Teropongistana.com Jakarta – Setelah dilakukan penggeledahan kantor Kementerian Perdagangan (Kemendag) pada 3 Oktober lalu, Kejaksaan Agung (Kejagung) mulai memeriksa pejabat terkait dugaan korupsi importasi gula periode 2015-2023. Pada Senin (9/10) lalu, misalnya, penyidik pada Jaksa Agung Muda Pidana Khusus (Jampidsus) memeriksa 2 pejabat Kemendag sebagai saksi dalam kasus itu.
Menurut Kepala Pusat Penerangan Hukum (Kapuspenkum) Ketut Sumedana, kedua orang yang diperiksa itu adalah Kepala Biro Hukum Kemendag Sri Hariyati (SH) dan NMKD selaku Koordinator Bidang Pengawasan Barang Kebutuhan Pokok dan Barang Penting Kemendag.
“Keduanya diperiksa sebagai saksi dalam dugaan korupsi importasi gula periode 2015-2023,” kata Ketut dalam keterangan resminya beberapa waktu lalu.
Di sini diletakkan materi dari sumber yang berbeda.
File: src/rtl/tmds_pkg.sv
// Shared TMDS definitions: control tokens, guard-band words, TERC4 table and bit helpers.
// The TERC4 and guard-band items are only consumed when TMDS_TERC4_EN is defined.
package tmds_pkg;

    localparam logic [9:0] CTRL_00  = 10'b1101010100;
    localparam logic [9:0] CTRL_01  = 10'b0010101011;
    localparam logic [9:0] CTRL_10  = 10'b0101010100;
    localparam logic [9:0] CTRL_11  = 10'b1010101011;

    localparam logic [9:0] GB_VID_0 = 10'b1011001100;
    localparam logic [9:0] GB_VID_1 = 10'b0100110011;

    // Sideband fields that travel with a symbol through the first pipeline stage.
    typedef struct packed {
        logic       de;
        logic [1:0] c;
        logic       aux_en;
        logic [3:0] aux;
        logic       guard;
    } side_t;

    function automatic logic [9:0] ctrl_token(input logic [1:0] c);
        case (c)
            2'b00:   return CTRL_00;
            2'b01:   return CTRL_01;
            2'b10:   return CTRL_10;
            default: return CTRL_11;
        endcase
    endfunction

    function automatic logic [9:0] terc4(input logic [3:0] nib);
        case (nib)
            4'h0:    return 10'b1010011100;
            4'h1:    return 10'b1001100011;
            4'h2:    return 10'b1011100100;
            4'h3:    return 10'b1011100010;
            4'h4:    return 10'b0101110001;
            4'h5:    return 10'b0100011110;
            4'h6:    return 10'b0110001110;
            4'h7:    return 10'b0100111100;
            4'h8:    return 10'b1011001100;
            4'h9:    return 10'b0100111001;
            4'hA:    return 10'b0110011100;
            4'hB:    return 10'b1011000110;
            4'hC:    return 10'b1010001110;
            4'hD:    return 10'b1001110001;
            4'hE:    return 10'b0101100011;
            default: return 10'b1011000011;
        endcase
    endfunction

    function automatic logic [3:0] popcount8(input logic [7:0] v);
        logic [3:0] n;
        n = '0;
        for (int i = 0; i < 8; i++)
            n = n + {3'b000, v[i]};
        return n;
    endfunction

endpackage

File: src/rtl/tmds_qm_stage.sv
// First TMDS pipeline stage: transition-minimising XOR/XNOR chain, registered q_m and its ones count.
// Sideband (DE, C, AUX_EN, AUX, GUARD) is registered alongside so stage two sees a coherent symbol.
module tmds_qm_stage
    import tmds_pkg::*;
(
    input  logic       clk,
    input  logic       rst,
    input  logic       de,
    input  logic [7:0] d,
    input  logic [1:0] c,
    input  logic       aux_en,
    input  logic [3:0] aux,
    input  logic       guard,
    output logic [8:0] q_m,
    output logic [3:0] n1,
    output side_t      side
);

    logic       use_xnor;
    logic [3:0] d_ones;
    logic [8:0] q_m_next;

    always_comb begin
        // NOTE: every variable gets a value before any branch or loop so no latch can be inferred.
        d_ones   = popcount8(d);
        use_xnor = (d_ones > 4'd4) || (d_ones == 4'd4 && !d[0]);
        q_m_next = '0;
        q_m_next[0] = d[0];
        for (int i = 1; i < 8; i++)
            q_m_next[i] = use_xnor ? ~(q_m_next[i-1] ^ d[i]) : (q_m_next[i-1] ^ d[i]);
        q_m_next[8] = ~use_xnor;
    end

    always_ff @(posedge clk or posedge rst) begin
        if (rst) begin
            q_m  <= '0;
            n1   <= '0;
            side <= '{de: 1'b0, c: 2'b00, aux_en: 1'b0, aux: 4'h0, guard: 1'b0};
        end else begin
            // NOTE: non-blocking assignments keep every register sampling pre-edge values.
            q_m  <= q_m_next;
            n1   <= popcount8(q_m_next[7:0]);
            side <= '{de: de, c: c, aux_en: aux_en, aux: aux, guard: guard};
        end
    end

endmodule

File: src/rtl/tmds_encoder.sv
// TMDS 8b/10b channel encoder: stage-1 q_m, stage-2 DC balance with running disparity, output mux.
// Define TMDS_TERC4_EN to enable guard-band and TERC4 data-island symbols (AUX_EN, AUX, GUARD).
module tmds_encoder
    import tmds_pkg::*;
#(
    parameter int CHANNEL = 0,
    parameter int CNT_W   = 5
) (
    input  logic       CLK,
    input  logic       RST,
    input  logic       DE,
    input  logic [7:0] D,
    input  logic [1:0] C,
    input  logic       AUX_EN,
    input  logic [3:0] AUX,
    input  logic       GUARD,
    output logic [9:0] Q
);

    localparam logic signed [CNT_W-1:0] ZERO = '0;
    localparam logic signed [CNT_W-1:0] TWO  = CNT_W'(2);

    logic [8:0] q_m;
    logic [3:0] n1;
    side_t      s1;

    tmds_qm_stage u_qm (
        .clk    (CLK),
        .rst    (RST),
        .de     (DE),
        .d      (D),
        .c      (C),
        .aux_en (AUX_EN),
        .aux    (AUX),
        .guard  (GUARD),
        .q_m    (q_m),
        .n1     (n1),
        .side   (s1)
    );

    logic signed [CNT_W-1:0] cnt, cnt_next, data_cnt;
    logic signed [CNT_W-1:0] n1_s, n0_s, diff, qm8_two, nqm8_two;
    logic                    cnt_pos, cnt_neg;
    logic [9:0]              data_q, q_next;

    // diff is N1-N0; the sign tests use the counter MSB so no unsigned promotion creeps in.
    always_comb begin
        n1_s     = CNT_W'(n1);
        n0_s     = CNT_W'(4'd8 - n1);
        diff     = n1_s - n0_s;
        qm8_two  = q_m[8] ? TWO : ZERO;
        nqm8_two = q_m[8] ? ZERO : TWO;
        cnt_neg  = cnt[CNT_W-1];
        cnt_pos  = !cnt[CNT_W-1] && (cnt != ZERO);
        if (cnt == ZERO || n1 == 4'd4) begin
            data_q   = {~q_m[8], q_m[8], q_m[8] ? q_m[7:0] : ~q_m[7:0]};
            data_cnt = q_m[8] ? (cnt + diff) : (cnt - diff);
        end else if ((cnt_pos && n1 > 4'd4) || (cnt_neg && n1 < 4'd4)) begin
            data_q   = {1'b1, q_m[8], ~q_m[7:0]};
            data_cnt = cnt - diff + qm8_two;
        end else begin
            data_q   = {1'b0, q_m[8], q_m[7:0]};
            data_cnt = cnt + diff - nqm8_two;
        end
    end

    // Every non-data symbol leaves the disparity counter at zero.
    always_comb begin
        q_next   = ctrl_token(s1.c);
        cnt_next = ZERO;
`ifdef TMDS_TERC4_EN
        if (s1.guard) begin
            q_next = (CHANNEL == 1) ? GB_VID_1 : GB_VID_0;
        end else if (s1.de) begin
            q_next   = data_q;
            cnt_next = data_cnt;
        end else if (s1.aux_en) begin
            q_next = terc4(s1.aux);
        end
`else
        if (s1.de) begin
            q_next   = data_q;
            cnt_next = data_cnt;
        end
`endif
    end

`ifndef TMDS_TERC4_EN
    logic unused_terc4;
    assign unused_terc4 = ^{s1.aux_en, s1.aux, s1.guard, CHANNEL != 0};
`endif

    always_ff @(posedge CLK or posedge RST) begin
        if (RST) begin
            Q   <= CTRL_00;
            cnt <= ZERO;
        end else begin
            Q   <= q_next;
            cnt <= cnt_next;
        end
    end

endmodule

File: config.mk
export PLATFORM = sky130hd
export DESIGN_NAME = tmds_encoder
export DESIGN_NICKNAME = d
export VERILOG_FILES = /design/src/rtl/tmds_pkg.sv /design/src/rtl/tmds_qm_stage.sv /design/src/rtl/tmds_encoder.sv
export SDC_FILE = /design/constraint.sdc
export NUM_CORES = 1
export LEC_CHECK = 0
export CORE_UTILIZATION = 44
export CTS_CLUSTER_SIZE = 24
export DETAILED_ROUTE_END_ITERATION = 10
export PLACE_DENSITY_LB_ADDON = 0.05
export SLEW_MARGIN = 20
export SYNTH_ARGS = -nofsm -noshare
export SYNTH_HDL_FRONTEND = slang
export SYNTH_SLANG_ARGS = --single-unit
export TNS_END_PERCENT = 1
File: constraint.sdc
create_clock -name CLK -period 2.8 [get_ports CLK]
set_clock_uncertainty 0.15 [all_clocks]
set_input_delay 0.84 -clock CLK [delete_from_list [all_inputs] [get_ports CLK]]
set_output_delay 0.84 -clock CLK [all_outputs]
set_load 0.05 [all_outputs]
==> results.json, run 1 <==
{
  "outcome": "finished with violations",
  "failed_checks": "DRC, setup timing",
  "n_antenna_cell": 0,
  "wl_per_cell_um": 13.1,
  "required_ps": 2860,
  "grt_max_degree": 31,
  "cts.sinks": 30,
  "clock_latency_ps": 270,
  "synth_edf_count": 0,
  "io_pins": 29,
  "place.port_buffers": 22,
  "ys.flop_type": "dfrtp_1",
  "synth-async-reset-ratio_pct": 100,
  "gp_congestion": 0.875,
  "grt_pass1_wl_mm": 7.01,
  "timing.final.crit_period_ps": 5860,
  "setup_viol": 9,
  "yosys.area.top_type_share_pct": 30.1,
  "path_class": "input port to flop",
  "cp.arrival_ps": 5920,
  "holdCritPathClass": "flop to flop",
  "cts_buffers": 5,
  "syn_inst": 197,
  "grt_pass1_vias": 1554,
  "cp-end-kind": "flop",
  "rsz0062_at_grt": "yes",
  "crit_fanout": 2,
  "drt_wl_total_mm": 3.98,
  "h-tree-depth": 2,
  "critPathLaunchType": "input port",
  "synth_cell_types": 38,
  "synth.avg_cell_area_um2": 10.5,
  "start_util_pct": 46.7,
  "path_clk_slew_ps": 60,
  "drive_gt1_share_pct": 24.7,
  "synth-seq-area-share_pct": 36.5,
  "die_w_um": 70.7,
  "area_growth_pct": 32.1,
  "synth-seq-cells": 30,
  "drtAntennaViolNets": 0,
  "dr_total_vias": 1509,
  "die_h_um": 70.7,
  "ctsHoldBuffers": 0,
  "drv_cap": 0,
  "finalSetupTns_ps": -17850,
  "finalWorstSetupSlack_ps": -3060,
  "dieArea_mm2": 0.00500,
  "drt-pass1-iter-count": 7,
  "fin_util_pct": 61.7,
  "drtIter0Drc": 90,
  "drv_slew": 0,
  "syn_area_mm2": 0.00208,
  "syn_nets": 249,
  "yosysTopAreaCell": "dfrtp_1",
  "cts_tree": "done",
  "fin_crit_sh_pct": 209,
  "dp_hpwl_mm": 3.16,
  "ys_warn_count": 0,
  "fmax_mhz": 171,
  "ys_top_cells_by_area": "dfrtp_1 (30%), ha_1 (14%), fa_1 (8.7%)",
  "worstMarginPinSlew_ps": 591,
  "grtUsageTotal_pct": 17.8,
  "grt_remaining_overflow": 0,
  "via_per_inst": 4.98,
  "antenna_found_initial": 0,
  "hold_viol": 0,
  "core_mm2": 0.00444,
  "max-slew-margin-rel_pct": 60.6,
  "drc": 6,
  "root_buffer": "clkbuf_8",
  "num_rows": 24,
  "nets": 302,
  "cts_buffer_depth": 2
}
path summary, 6_finish.rpt:
check                                      start                endpoint  slack [ps]  cells past startpoint
setup / recovery                            D[0]    u_qm.n1[1]$_DFF_PP0_       -3060                     21
hold reg to reg            u_qm.q_m[4]$_DFF_PP0_          Q[4]$_DFF_PP1_         400                      2
min in group asynchronous                    RST  u_qm.side[7]$_DFF_PP0_         790                      3
max in group asynchronous                    RST          Q[8]$_DFF_PP1_        1400                      3
hold / removal             u_qm.q_m[4]$_DFF_PP0_          Q[4]$_DFF_PP1_         400                      2
setup reg to reg            u_qm.n1[0]$_DFF_PP0_        cnt[4]$_DFF_PP0_         130                      9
Menariknya, Kejagung memastikan tidak akan memeriksa Menteri Perdagangan Zulkifli Hasan dalam perkara ini. Kejagung beralasan bahwa perkara ini terjadi sebelum Zulkifli menjabat sebagai Menteri Perdagangan sehingga tidak ada kaitannya dengan kebijakannya saat ini. Lantas siapa yang harus bertanggung jawab atas hal itu? Ketika ditanyakan kepada Kapuspenkum Ketut lewat pesan Whatsapp, tidak ada jawaban hingga berita ini diturunkan.
Audit BPK
Berdasarkan audit investigasi Badan Pemeriksa Keuangan (BPK) berjudul “Audit Tata Niaga Impor 2015 hingga 2017”, alokasi impor tidak sesuai dengan data kebutuhan. Sementara realisasi juga seringkali melampaui kebutuhan. Alasan BPK ini persis seperti kasus yang sedang disidik Kejagung saat ini.
Padahal, sesuai Permendag Nomor 117/M-DAG/PER/12/2015 tentang Ketentuan Impor Gula, Pasal 3 menyatakan, bahwa jumlah gula yang diimpor harus sesuai dengan kebutuhan gula dalam negeri yang ditentukan dan disepakati dalam rapat koordinasi antar- kementerian.
Di samping pejabat negara seperti menteri, dirjen dan beberapa pejabat lainnya di Kemendag, menarik pula menelusuri pihak swasta yang mendapat kuota importasi gula pada periode itu. Dalam audit BPK itu disebut ada beberapa perusahaan swasta yang mendapatkan kuota impor gula seperti PT AP, yang terkait dengan Inkop Kartika pada 2015 dengan total 105 ribu ton.